**What needs to be done:** Print exactly the lines below between the line holding "slack (ps) |" and the line holding "u_sync/prev_q: 1", inclusive, and nothing more.

**Source information:**
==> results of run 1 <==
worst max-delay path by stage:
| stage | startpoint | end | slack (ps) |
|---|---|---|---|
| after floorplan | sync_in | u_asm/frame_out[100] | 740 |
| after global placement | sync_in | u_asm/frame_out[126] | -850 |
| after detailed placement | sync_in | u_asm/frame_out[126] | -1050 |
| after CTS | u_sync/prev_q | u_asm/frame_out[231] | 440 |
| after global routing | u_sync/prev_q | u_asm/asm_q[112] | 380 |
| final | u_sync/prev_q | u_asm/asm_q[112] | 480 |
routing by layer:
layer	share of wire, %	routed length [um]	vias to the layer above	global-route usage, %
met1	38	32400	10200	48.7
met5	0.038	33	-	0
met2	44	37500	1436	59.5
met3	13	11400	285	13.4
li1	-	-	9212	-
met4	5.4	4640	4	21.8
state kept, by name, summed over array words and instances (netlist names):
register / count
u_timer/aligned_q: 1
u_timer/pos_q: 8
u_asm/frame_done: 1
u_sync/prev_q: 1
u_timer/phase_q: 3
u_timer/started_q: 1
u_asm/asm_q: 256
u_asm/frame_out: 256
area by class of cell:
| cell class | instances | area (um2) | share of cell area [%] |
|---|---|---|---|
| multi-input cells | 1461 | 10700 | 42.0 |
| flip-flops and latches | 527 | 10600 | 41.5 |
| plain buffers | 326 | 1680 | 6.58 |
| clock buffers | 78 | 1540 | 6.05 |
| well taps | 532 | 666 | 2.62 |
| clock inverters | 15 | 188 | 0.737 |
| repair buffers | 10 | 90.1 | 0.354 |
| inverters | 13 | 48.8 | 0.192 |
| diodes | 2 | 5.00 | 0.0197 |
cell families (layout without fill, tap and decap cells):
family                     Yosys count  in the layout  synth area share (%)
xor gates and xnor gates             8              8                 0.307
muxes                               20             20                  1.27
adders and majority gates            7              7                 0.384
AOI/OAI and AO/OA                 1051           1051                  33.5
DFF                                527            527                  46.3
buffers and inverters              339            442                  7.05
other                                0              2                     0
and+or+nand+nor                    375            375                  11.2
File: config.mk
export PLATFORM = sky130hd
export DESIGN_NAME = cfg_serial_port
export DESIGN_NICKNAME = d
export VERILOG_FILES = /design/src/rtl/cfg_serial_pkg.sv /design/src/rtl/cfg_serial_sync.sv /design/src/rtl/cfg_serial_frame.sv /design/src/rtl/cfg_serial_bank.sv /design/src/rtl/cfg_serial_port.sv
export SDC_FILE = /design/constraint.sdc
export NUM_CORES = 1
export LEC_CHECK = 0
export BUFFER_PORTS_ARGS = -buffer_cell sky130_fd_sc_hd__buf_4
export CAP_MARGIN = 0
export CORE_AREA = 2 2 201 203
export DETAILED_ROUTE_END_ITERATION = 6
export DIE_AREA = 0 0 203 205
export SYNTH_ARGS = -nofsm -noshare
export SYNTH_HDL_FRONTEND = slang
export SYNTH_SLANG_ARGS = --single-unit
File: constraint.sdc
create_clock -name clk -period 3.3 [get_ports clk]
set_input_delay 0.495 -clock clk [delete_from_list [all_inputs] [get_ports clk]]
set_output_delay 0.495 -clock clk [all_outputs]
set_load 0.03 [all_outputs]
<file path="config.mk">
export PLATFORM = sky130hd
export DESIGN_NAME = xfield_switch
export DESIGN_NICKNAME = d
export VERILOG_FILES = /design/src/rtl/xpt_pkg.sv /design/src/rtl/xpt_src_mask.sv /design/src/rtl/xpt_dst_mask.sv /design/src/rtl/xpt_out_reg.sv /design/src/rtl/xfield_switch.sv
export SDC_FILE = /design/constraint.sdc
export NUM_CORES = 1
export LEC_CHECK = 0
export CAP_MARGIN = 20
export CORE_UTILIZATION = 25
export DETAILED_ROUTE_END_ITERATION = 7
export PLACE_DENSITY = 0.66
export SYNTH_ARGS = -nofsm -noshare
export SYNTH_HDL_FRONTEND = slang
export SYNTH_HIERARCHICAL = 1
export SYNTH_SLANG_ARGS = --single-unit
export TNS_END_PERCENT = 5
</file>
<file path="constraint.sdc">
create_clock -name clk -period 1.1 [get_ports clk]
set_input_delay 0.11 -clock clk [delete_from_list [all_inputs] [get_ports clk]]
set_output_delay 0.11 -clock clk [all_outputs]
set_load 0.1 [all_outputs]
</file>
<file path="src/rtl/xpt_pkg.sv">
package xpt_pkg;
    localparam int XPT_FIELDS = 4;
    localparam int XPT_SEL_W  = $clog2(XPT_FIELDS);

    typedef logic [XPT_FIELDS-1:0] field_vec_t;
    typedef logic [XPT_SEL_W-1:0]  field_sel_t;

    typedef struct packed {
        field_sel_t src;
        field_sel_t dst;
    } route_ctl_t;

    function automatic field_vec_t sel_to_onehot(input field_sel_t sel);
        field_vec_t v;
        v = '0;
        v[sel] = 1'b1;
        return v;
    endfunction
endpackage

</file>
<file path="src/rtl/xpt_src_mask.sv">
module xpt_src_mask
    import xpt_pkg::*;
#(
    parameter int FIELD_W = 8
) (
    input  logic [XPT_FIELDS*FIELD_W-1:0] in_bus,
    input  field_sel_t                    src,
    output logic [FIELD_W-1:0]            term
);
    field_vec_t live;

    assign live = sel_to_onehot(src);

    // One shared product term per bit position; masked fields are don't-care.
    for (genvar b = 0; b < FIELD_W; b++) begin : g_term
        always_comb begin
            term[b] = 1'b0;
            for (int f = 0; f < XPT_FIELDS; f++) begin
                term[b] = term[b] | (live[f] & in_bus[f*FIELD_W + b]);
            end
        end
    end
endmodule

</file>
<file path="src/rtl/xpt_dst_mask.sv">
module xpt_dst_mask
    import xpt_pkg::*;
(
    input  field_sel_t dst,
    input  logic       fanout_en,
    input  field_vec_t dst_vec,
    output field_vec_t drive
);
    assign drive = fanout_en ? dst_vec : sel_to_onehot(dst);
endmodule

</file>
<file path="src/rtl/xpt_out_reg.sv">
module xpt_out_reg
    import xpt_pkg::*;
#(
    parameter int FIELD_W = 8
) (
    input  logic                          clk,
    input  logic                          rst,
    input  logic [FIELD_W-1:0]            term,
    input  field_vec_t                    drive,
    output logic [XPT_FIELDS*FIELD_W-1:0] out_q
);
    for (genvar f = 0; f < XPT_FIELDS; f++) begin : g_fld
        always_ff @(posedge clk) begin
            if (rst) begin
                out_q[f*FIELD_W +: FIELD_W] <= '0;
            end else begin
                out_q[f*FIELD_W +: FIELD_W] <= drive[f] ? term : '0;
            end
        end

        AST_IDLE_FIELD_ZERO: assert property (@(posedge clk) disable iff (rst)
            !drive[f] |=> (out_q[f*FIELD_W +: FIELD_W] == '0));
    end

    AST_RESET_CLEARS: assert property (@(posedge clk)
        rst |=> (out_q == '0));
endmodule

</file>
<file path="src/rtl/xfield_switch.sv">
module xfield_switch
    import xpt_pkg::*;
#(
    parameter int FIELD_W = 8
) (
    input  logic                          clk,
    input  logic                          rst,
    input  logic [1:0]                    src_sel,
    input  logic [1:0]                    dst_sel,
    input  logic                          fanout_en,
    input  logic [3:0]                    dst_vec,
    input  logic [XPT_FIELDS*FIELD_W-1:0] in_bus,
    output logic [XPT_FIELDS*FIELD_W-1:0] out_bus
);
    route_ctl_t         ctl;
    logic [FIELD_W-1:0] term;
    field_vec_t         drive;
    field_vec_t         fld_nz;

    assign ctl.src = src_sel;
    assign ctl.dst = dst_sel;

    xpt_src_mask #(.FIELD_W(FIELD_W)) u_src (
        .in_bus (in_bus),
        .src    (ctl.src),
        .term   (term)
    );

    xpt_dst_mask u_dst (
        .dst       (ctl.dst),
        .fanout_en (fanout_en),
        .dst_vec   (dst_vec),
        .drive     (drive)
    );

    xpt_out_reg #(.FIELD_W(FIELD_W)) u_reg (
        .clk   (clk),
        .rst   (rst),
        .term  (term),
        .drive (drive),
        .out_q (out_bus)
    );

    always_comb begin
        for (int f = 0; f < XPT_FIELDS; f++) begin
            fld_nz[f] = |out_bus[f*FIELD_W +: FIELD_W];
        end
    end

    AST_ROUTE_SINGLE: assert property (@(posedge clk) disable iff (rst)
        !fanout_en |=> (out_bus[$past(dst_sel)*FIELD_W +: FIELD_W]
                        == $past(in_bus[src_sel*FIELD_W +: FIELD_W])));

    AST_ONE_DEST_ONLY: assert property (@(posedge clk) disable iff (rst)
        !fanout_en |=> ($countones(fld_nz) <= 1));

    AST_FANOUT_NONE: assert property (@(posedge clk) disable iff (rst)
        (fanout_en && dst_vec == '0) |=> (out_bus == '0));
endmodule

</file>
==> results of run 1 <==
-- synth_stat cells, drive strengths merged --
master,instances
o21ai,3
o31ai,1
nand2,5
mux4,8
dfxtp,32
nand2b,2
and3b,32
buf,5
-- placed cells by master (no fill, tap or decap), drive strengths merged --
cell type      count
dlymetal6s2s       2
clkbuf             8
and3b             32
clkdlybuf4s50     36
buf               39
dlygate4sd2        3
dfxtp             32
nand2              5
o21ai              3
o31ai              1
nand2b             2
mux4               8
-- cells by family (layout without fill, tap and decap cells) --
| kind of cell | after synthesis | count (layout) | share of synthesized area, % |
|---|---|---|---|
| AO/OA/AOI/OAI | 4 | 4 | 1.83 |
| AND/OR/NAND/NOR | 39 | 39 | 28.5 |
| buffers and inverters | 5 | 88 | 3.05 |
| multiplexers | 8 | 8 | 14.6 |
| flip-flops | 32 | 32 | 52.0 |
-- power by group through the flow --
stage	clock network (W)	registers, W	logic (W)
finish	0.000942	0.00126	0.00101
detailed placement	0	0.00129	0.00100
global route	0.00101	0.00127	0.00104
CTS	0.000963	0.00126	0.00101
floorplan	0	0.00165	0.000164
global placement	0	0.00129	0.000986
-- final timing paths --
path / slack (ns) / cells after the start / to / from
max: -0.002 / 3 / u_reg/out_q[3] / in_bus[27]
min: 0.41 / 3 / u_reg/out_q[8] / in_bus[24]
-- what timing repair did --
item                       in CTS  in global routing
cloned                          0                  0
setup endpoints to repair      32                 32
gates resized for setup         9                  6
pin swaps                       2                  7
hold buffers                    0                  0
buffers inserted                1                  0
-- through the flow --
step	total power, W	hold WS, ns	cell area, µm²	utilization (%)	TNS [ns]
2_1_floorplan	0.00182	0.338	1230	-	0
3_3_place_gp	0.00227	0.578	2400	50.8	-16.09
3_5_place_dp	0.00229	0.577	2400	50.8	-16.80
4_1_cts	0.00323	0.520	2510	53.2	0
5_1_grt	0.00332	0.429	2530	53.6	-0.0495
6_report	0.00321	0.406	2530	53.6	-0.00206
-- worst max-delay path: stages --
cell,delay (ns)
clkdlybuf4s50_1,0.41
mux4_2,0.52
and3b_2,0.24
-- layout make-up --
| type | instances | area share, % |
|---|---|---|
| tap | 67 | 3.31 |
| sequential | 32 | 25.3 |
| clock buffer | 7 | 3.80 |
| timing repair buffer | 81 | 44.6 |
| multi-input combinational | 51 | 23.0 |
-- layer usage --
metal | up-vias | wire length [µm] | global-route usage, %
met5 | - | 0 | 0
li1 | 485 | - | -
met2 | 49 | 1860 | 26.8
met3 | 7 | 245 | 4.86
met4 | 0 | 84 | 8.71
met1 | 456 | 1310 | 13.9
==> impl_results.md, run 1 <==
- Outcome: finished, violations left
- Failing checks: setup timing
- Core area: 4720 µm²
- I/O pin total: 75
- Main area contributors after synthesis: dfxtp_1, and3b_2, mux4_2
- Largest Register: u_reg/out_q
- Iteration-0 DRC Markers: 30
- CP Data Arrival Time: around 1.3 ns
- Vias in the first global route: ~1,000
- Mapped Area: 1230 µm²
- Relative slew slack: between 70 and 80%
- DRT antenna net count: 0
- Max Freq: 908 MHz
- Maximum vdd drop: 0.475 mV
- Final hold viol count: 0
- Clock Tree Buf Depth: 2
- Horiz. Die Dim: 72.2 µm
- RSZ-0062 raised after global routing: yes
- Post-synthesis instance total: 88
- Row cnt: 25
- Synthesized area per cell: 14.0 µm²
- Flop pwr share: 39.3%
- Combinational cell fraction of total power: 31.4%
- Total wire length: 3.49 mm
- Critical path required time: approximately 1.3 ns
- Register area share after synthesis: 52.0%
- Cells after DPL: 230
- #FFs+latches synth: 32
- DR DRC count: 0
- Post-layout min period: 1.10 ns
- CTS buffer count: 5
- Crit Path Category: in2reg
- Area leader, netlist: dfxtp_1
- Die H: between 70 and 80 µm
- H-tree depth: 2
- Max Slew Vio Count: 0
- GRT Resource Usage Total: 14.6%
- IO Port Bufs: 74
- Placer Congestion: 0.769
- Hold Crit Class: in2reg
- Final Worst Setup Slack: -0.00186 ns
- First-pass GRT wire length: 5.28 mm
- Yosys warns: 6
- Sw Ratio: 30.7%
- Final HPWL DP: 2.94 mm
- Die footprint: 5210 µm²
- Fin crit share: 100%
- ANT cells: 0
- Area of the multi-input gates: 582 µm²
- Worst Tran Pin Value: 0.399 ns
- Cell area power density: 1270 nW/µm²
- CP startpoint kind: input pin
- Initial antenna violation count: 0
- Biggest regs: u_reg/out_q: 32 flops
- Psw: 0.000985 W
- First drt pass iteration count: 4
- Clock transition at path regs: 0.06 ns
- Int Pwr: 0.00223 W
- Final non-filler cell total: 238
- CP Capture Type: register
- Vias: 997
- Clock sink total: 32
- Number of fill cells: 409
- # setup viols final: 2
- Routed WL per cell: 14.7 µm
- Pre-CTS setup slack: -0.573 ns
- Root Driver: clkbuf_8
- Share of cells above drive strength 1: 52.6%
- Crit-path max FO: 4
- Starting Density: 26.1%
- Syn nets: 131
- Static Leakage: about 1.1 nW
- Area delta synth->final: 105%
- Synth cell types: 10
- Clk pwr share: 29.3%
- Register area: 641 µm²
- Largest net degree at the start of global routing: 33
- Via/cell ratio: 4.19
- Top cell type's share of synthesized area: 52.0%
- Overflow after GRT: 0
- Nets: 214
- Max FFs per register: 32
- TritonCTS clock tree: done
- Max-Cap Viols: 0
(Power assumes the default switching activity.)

**Solution for this task:**
| stage | startpoint | end | slack (ps) |
|---|---|---|---|
| after floorplan | sync_in | u_asm/frame_out[100] | 740 |
| after global placement | sync_in | u_asm/frame_out[126] | -850 |
| after detailed placement | sync_in | u_asm/frame_out[126] | -1050 |
| after CTS | u_sync/prev_q | u_asm/frame_out[231] | 440 |
| after global routing | u_sync/prev_q | u_asm/asm_q[112] | 380 |
| final | u_sync/prev_q | u_asm/asm_q[112] | 480 |
routing by layer:
layer	share of wire, %	routed length [um]	vias to the layer above	global-route usage, %
met1	38	32400	10200	48.7
met5	0.038	33	-	0
met2	44	37500	1436	59.5
met3	13	11400	285	13.4
li1	-	-	9212	-
met4	5.4	4640	4	21.8
state kept, by name, summed over array words and instances (netlist names):
register / count
u_timer/aligned_q: 1
u_timer/pos_q: 8
u_asm/frame_done: 1
u_sync/prev_q: 1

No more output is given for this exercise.